Property prices in China, July 2022
Property prices in China, July 2022

A massive housing bubble has burst, with prices down 8.8% YoY in May 2022, following a decrease of 9.1% YoY in April according to CEIC, a data platform.

State media however claims prices have stabilized, but they have been claiming that for months while a decline began accelerating since September with most of this year seeing a 10% fall every month.

The mortgage default may now exacerbate matters further as property developers tend to use these pre-payments as collateral for further projects.

It may also lead to a contagion as housing troubles spread to the banking sector with four local banks going under, losing depositors $6 billion.
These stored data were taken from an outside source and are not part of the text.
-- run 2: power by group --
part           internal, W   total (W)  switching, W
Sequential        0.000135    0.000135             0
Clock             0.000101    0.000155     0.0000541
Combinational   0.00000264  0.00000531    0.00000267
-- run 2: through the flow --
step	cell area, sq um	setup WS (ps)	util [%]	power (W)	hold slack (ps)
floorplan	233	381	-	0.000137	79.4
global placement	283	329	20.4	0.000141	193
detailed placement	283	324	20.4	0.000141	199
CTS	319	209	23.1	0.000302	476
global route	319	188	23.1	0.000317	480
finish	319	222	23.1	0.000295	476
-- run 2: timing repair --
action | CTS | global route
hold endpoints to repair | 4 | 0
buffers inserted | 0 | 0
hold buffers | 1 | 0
==> src/rtl/core/herr_pkg.sv <==
// Shared constants, codes and helpers for the heap extension range registry.
package herr_pkg;

  // Page granularity of granted blocks
  localparam int unsigned PAGE_BYTES = 4096;
  localparam logic [32:0] PAGE_MASK = 33'(PAGE_BYTES - 1);

  // Configuration register indexes
  localparam int unsigned CFG_IDX_W = 8;
  localparam logic [CFG_IDX_W-1:0] CFG_BUDGET    = 8'd0;
  localparam logic [CFG_IDX_W-1:0] CFG_MIN_BLOCK = 8'd1;

  localparam logic [31:0] BUDGET_RESET    = 32'd268435456;
  localparam logic [31:0] MIN_BLOCK_RESET = 32'd4194304;

  // Address class codes
  localparam logic [1:0] CLS_NONE     = 2'd0;
  localparam logic [1:0] CLS_BASE     = 2'd1;
  localparam logic [1:0] CLS_INTERIOR = 2'd2;

  // Grant status codes
  localparam logic [1:0] GST_PASS    = 2'd0;
  localparam logic [1:0] GST_GRANTED = 2'd1;
  localparam logic [1:0] GST_DENIED  = 2'd2;

  // Payload widths on the stream ports
  localparam int unsigned IN_TDATA_W  = 168;
  localparam int unsigned OUT_TDATA_W = 208;

  // Raise to the minimum block, then round up to whole pages (33 bits, no wrap)
  function automatic logic [32:0] round_block(input logic [31:0] raw,
                                              input logic [31:0] min_blk);
    logic [31:0] blk;
    logic [32:0] sum;
    blk = (raw < min_blk) ? min_blk : raw;
    sum = {1'b0, blk} + PAGE_MASK;
    return sum & ~PAGE_MASK;
  endfunction

endpackage

==> src/rtl/core/herr_scan.sv <==
// Range check of one stored entry against the query address.
module herr_scan (
  input  logic [63:0] base_i,
  input  logic [31:0] size_i,
  input  logic [63:0] addr_i,
  output logic        hit_o,
  output logic [1:0]  cls_o
);

  logic [64:0] end_full;
  logic        usable;

  // entries with zero base, zero size or an end at or past 2^64 never match
  assign end_full = {1'b0, base_i} + {33'd0, size_i};
  assign usable   = (base_i != 64'd0) && (size_i != 32'd0) && !end_full[64];
  assign hit_o    = usable && (addr_i >= base_i) && (addr_i < end_full[63:0]);
  assign cls_o    = (addr_i == base_i) ? herr_pkg::CLS_BASE : herr_pkg::CLS_INTERIOR;

endmodule
===== src/hw/rtl/rgba_summed_area_table_unit_defines.svh =====
// ----------------------------------------------------------------------------
// rgba summed area table unit - assertion macros
// Concurrent assertion helpers; defining ASSERT_OFF compiles them away.
// ----------------------------------------------------------------------------
`ifndef RGBA_SUMMED_AREA_TABLE_UNIT_DEFINES_SVH
`define RGBA_SUMMED_AREA_TABLE_UNIT_DEFINES_SVH

`ifndef ASSERT_OFF
`define RSAT_ASSERT_IMP(lbl, ante, cons) \
  lbl: assert property (@(posedge clk) disable iff (rst) (ante) |-> (cons)) \
    else $error("rgbasat same-cycle check failed");
`define RSAT_ASSERT_NXT(lbl, ante, cons) \
  lbl: assert property (@(posedge clk) disable iff (rst) (ante) |=> (cons)) \
    else $error("rgbasat next-cycle check failed");
`else
`define RSAT_ASSERT_IMP(lbl, ante, cons)
`define RSAT_ASSERT_NXT(lbl, ante, cons)
`endif

`endif


===== src/hw/rtl/rgbasat_pkg.sv =====
// ----------------------------------------------------------------------------
// rgbasat_pkg
// Shared types and codes of the rgba summed area table unit.
// ----------------------------------------------------------------------------
package rgbasat_pkg;

  localparam int CW      = 9;   // coordinate width
  localparam int LANE_W  = 24;  // table word per channel
  localparam int RSUM_W  = 16;  // running row sum per channel
  localparam int NCH     = 4;
  localparam int AREA_W  = 18;
  localparam int DIV_STEPS = 24;
  localparam int Q_DEPTH = 2;
  localparam int QPW     = 1;

  localparam logic [1:0] FUNC_LOAD = 2'd0;
  localparam logic [1:0] FUNC_AVG  = 2'd1;
  localparam logic [1:0] FUNC_SUM  = 2'd2;
  localparam logic [1:0] FUNC_RSVD = 2'd3;

  localparam logic [1:0] ST_OK         = 2'd0;
  localparam logic [1:0] ST_ZERO_AREA  = 2'd1;
  localparam logic [1:0] ST_RANGE      = 2'd2;
  localparam logic [1:0] ST_NOT_LOADED = 2'd3;

  typedef logic [NCH-1:0][LANE_W-1:0] lane_arr_t;

  // decoded work item; loads use x0/y0 as the write position
  typedef struct packed {
    logic [1:0]        func;
    logic [1:0]        status;
    logic [31:0]       pixel;
    logic [CW-1:0]     x0;
    logic [CW-1:0]     xa1;
    logic [CW-1:0]     xb1;
    logic [CW-1:0]     y0;
    logic [CW-1:0]     y1;
    logic              split;
    logic [AREA_W-1:0] area;
  } cmd_t;

  typedef struct packed {
    logic          loaded;
    logic [CW-1:0] col;
    logic [CW-1:0] row;
  } front_stat_t;

endpackage
[src/hw/rtl/rgba_summed_area_table_unit_defines.svh]
// ----------------------------------------------------------------------------
// rgba summed area table unit - assertion macros
// Concurrent assertion helpers; defining ASSERT_OFF compiles them away.
// ----------------------------------------------------------------------------
`ifndef RGBA_SUMMED_AREA_TABLE_UNIT_DEFINES_SVH
`define RGBA_SUMMED_AREA_TABLE_UNIT_DEFINES_SVH

`ifndef ASSERT_OFF
`define RSAT_ASSERT_IMP(lbl, ante, cons) \
  lbl: assert property (@(posedge clk) disable iff (rst) (ante) |-> (cons)) \
    else $error("rgbasat same-cycle check failed");
`define RSAT_ASSERT_NXT(lbl, ante, cons) \
  lbl: assert property (@(posedge clk) disable iff (rst) (ante) |=> (cons)) \
    else $error("rgbasat next-cycle check failed");
`else
`define RSAT_ASSERT_IMP(lbl, ante, cons)
`define RSAT_ASSERT_NXT(lbl, ante, cons)
`endif

`endif

[src/hw/rtl/rgbasat_pkg.sv]
// ----------------------------------------------------------------------------
// rgbasat_pkg
// Shared types and codes of the rgba summed area table unit.
// ----------------------------------------------------------------------------
package rgbasat_pkg;

  localparam int CW      = 9;   // coordinate width
  localparam int LANE_W  = 24;  // table word per channel
  localparam int RSUM_W  = 16;  // running row sum per channel
  localparam int NCH     = 4;
  localparam int AREA_W  = 18;
  localparam int DIV_STEPS = 24;
  localparam int Q_DEPTH = 2;
  localparam int QPW     = 1;

  localparam logic [1:0] FUNC_LOAD = 2'd0;
  localparam logic [1:0] FUNC_AVG  = 2'd1;
  localparam logic [1:0] FUNC_SUM  = 2'd2;
  localparam logic [1:0] FUNC_RSVD = 2'd3;

  localparam logic [1:0] ST_OK         = 2'd0;
  localparam logic [1:0] ST_ZERO_AREA  = 2'd1;
  localparam logic [1:0] ST_RANGE      = 2'd2;
  localparam logic [1:0] ST_NOT_LOADED = 2'd3;

  typedef logic [NCH-1:0][LANE_W-1:0] lane_arr_t;

  // decoded work item; loads use x0/y0 as the write position
  typedef struct packed {
    logic [1:0]        func;
    logic [1:0]        status;
    logic [31:0]       pixel;
    logic [CW-1:0]     x0;
    logic [CW-1:0]     xa1;
    logic [CW-1:0]     xb1;
    logic [CW-1:0]     y0;
    logic [CW-1:0]     y1;
    logic              split;
    logic [AREA_W-1:0] area;
  } cmd_t;

  typedef struct packed {
    logic          loaded;
    logic [CW-1:0] col;
    logic [CW-1:0] row;
  } front_stat_t;

endpackage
Plans are now being announced for some depositors to be repaid.

“People are worried this may hurt bank loans and affect others, not-in-trouble projects,” says Steven Leung, executive director at the UOB Kay Hian brokerage in Hong Kong.

Property developers saw their share price fall another 5% today while the CSI300 Bank index fell as much as 3.3% with the China Merchants Bank dropping 6.3%. The Shanghai stock index itself fell 1.6%.
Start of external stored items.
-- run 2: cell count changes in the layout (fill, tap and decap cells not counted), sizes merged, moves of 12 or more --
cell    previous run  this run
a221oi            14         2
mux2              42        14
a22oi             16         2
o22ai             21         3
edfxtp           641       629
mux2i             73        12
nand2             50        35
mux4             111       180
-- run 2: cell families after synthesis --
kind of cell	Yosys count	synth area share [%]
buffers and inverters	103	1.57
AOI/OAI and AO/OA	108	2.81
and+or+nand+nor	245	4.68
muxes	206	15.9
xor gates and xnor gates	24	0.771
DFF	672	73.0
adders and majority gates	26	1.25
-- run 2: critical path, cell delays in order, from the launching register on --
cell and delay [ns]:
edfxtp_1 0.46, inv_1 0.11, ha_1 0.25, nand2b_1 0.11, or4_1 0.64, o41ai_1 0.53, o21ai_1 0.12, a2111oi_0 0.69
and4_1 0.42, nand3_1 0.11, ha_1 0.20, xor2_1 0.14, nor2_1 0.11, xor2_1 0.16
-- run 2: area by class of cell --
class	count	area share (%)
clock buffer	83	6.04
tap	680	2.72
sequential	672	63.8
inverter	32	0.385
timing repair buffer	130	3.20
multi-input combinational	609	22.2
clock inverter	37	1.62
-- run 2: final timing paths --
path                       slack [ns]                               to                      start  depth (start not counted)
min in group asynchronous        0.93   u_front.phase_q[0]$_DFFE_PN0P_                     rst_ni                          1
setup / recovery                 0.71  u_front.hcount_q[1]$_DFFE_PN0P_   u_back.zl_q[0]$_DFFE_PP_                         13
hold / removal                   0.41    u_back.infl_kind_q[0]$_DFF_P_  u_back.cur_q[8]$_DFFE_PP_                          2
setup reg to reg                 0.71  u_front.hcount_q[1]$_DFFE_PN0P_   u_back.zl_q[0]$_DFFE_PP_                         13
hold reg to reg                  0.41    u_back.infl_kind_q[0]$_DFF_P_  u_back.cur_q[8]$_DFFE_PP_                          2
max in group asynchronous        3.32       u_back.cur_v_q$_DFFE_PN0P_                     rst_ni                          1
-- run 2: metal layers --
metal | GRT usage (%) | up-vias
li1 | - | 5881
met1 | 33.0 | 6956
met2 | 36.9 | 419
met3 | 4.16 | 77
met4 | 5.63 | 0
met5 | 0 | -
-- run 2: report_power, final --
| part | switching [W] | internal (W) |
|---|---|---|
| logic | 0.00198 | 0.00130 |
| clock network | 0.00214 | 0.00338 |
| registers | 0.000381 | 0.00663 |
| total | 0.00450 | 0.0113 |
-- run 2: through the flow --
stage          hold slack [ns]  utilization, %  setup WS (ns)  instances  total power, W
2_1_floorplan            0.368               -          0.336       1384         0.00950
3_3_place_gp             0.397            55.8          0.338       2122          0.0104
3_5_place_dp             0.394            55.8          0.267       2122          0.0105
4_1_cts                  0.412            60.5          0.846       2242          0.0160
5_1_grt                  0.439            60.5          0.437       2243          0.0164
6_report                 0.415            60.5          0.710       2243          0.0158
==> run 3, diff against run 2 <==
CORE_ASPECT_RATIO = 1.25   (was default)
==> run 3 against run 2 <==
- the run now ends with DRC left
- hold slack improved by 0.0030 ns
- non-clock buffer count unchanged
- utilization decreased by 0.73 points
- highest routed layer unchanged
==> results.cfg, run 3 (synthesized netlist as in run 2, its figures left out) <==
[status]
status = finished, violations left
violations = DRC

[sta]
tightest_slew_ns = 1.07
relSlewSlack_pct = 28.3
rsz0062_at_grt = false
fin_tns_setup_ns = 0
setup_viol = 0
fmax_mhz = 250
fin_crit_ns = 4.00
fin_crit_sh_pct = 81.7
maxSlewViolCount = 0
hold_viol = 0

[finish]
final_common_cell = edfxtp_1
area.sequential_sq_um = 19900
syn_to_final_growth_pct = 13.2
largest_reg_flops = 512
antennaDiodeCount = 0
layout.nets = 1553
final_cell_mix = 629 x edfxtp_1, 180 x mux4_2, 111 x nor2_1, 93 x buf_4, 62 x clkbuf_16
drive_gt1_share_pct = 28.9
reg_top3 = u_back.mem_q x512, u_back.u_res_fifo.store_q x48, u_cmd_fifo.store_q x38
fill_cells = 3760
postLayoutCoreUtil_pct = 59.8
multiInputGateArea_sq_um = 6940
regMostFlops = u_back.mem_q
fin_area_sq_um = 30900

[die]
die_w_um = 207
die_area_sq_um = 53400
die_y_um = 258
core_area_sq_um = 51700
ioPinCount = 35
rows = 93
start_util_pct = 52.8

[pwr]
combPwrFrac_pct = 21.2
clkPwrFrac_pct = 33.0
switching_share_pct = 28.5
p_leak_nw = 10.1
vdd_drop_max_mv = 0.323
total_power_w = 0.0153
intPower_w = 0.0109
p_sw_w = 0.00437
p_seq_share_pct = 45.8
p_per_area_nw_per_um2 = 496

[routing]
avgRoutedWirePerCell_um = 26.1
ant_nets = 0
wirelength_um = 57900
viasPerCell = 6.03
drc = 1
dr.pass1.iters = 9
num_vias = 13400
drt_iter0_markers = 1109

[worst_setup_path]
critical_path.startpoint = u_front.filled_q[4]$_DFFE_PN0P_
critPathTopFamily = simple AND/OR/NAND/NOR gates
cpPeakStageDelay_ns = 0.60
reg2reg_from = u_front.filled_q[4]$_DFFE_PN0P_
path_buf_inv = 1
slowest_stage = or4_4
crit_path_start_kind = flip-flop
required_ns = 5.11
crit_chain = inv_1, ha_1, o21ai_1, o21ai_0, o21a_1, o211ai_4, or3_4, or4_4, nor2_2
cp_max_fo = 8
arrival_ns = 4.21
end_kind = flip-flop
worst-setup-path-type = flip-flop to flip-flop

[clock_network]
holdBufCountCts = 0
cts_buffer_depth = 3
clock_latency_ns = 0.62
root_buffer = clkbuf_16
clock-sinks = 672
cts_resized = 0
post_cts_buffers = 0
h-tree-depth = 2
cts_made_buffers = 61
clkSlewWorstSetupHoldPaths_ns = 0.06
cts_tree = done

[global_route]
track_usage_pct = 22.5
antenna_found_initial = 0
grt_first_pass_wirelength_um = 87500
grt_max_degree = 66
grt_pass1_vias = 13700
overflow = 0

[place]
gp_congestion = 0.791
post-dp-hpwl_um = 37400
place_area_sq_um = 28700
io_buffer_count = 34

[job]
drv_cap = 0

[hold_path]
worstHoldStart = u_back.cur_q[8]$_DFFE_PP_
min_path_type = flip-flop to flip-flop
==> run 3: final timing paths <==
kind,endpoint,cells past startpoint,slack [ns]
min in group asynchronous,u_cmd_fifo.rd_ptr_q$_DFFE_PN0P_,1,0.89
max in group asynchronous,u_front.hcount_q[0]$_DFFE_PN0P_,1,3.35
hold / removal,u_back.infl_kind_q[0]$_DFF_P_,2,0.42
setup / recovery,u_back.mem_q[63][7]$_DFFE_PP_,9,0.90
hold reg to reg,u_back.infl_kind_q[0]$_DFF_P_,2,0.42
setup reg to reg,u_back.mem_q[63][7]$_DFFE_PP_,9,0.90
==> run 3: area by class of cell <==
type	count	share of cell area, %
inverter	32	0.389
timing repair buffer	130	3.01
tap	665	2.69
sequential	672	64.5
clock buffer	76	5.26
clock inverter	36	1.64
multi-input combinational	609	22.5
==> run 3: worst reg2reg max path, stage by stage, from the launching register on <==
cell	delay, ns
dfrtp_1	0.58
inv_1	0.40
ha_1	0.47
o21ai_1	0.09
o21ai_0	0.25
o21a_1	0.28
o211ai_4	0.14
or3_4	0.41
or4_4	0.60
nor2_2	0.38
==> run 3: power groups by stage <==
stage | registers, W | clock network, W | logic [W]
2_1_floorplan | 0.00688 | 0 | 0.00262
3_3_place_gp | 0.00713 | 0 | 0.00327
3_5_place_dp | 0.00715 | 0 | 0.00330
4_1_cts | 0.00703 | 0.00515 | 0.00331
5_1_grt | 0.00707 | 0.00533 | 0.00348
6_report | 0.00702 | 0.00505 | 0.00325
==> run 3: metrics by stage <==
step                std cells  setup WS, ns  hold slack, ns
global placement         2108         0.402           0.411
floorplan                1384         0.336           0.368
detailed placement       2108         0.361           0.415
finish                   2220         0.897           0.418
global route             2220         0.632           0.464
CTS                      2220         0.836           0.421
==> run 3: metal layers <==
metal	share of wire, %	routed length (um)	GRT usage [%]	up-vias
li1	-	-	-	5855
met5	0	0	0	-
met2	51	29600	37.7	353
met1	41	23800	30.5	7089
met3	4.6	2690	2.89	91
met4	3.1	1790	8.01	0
“China’s property downturn may finally adversely affect onshore financial institutions after hitting the offshore high-yield dollar bond market,” Nomura chief China economist Ting Lu said before adding:

“A disorderly deleveraging may not only lead to a credit crunch for developers and massive defaults in offshore dollar bond markets, but also rising non-performing loans for banks, which sit at the centre of China’s financial system.”

Millions of ordinary Chinese citizens that have invested in pre-built homes may now find themselves not only without a home, but with massive mortgage liabilities for years.

That’s because property developers are simply unable to finish these homes, they just don’t have the money. So these citizens are defaulting on their banks.

Local authorities may now be affected as well because they gain income from selling rights to use state-owned land.

They have seen a 27.4% drop in revenue during the first three months of the year as the housing market plunges.

In addition GDP growth came in at just 0.4% for the second quarter. That’s the lowest since data began in 1990, excluding January 2020.

China’s economy therefore may be heading for a contraction for the first time in three decades as the housing burst spreads to all sectors of the economy.

That may have affected US and Europe temporarily, but yields are rising in the west, making investments in Europe and USA more attractive than China as the latter engages in stimulus to avert a prolonged contraction.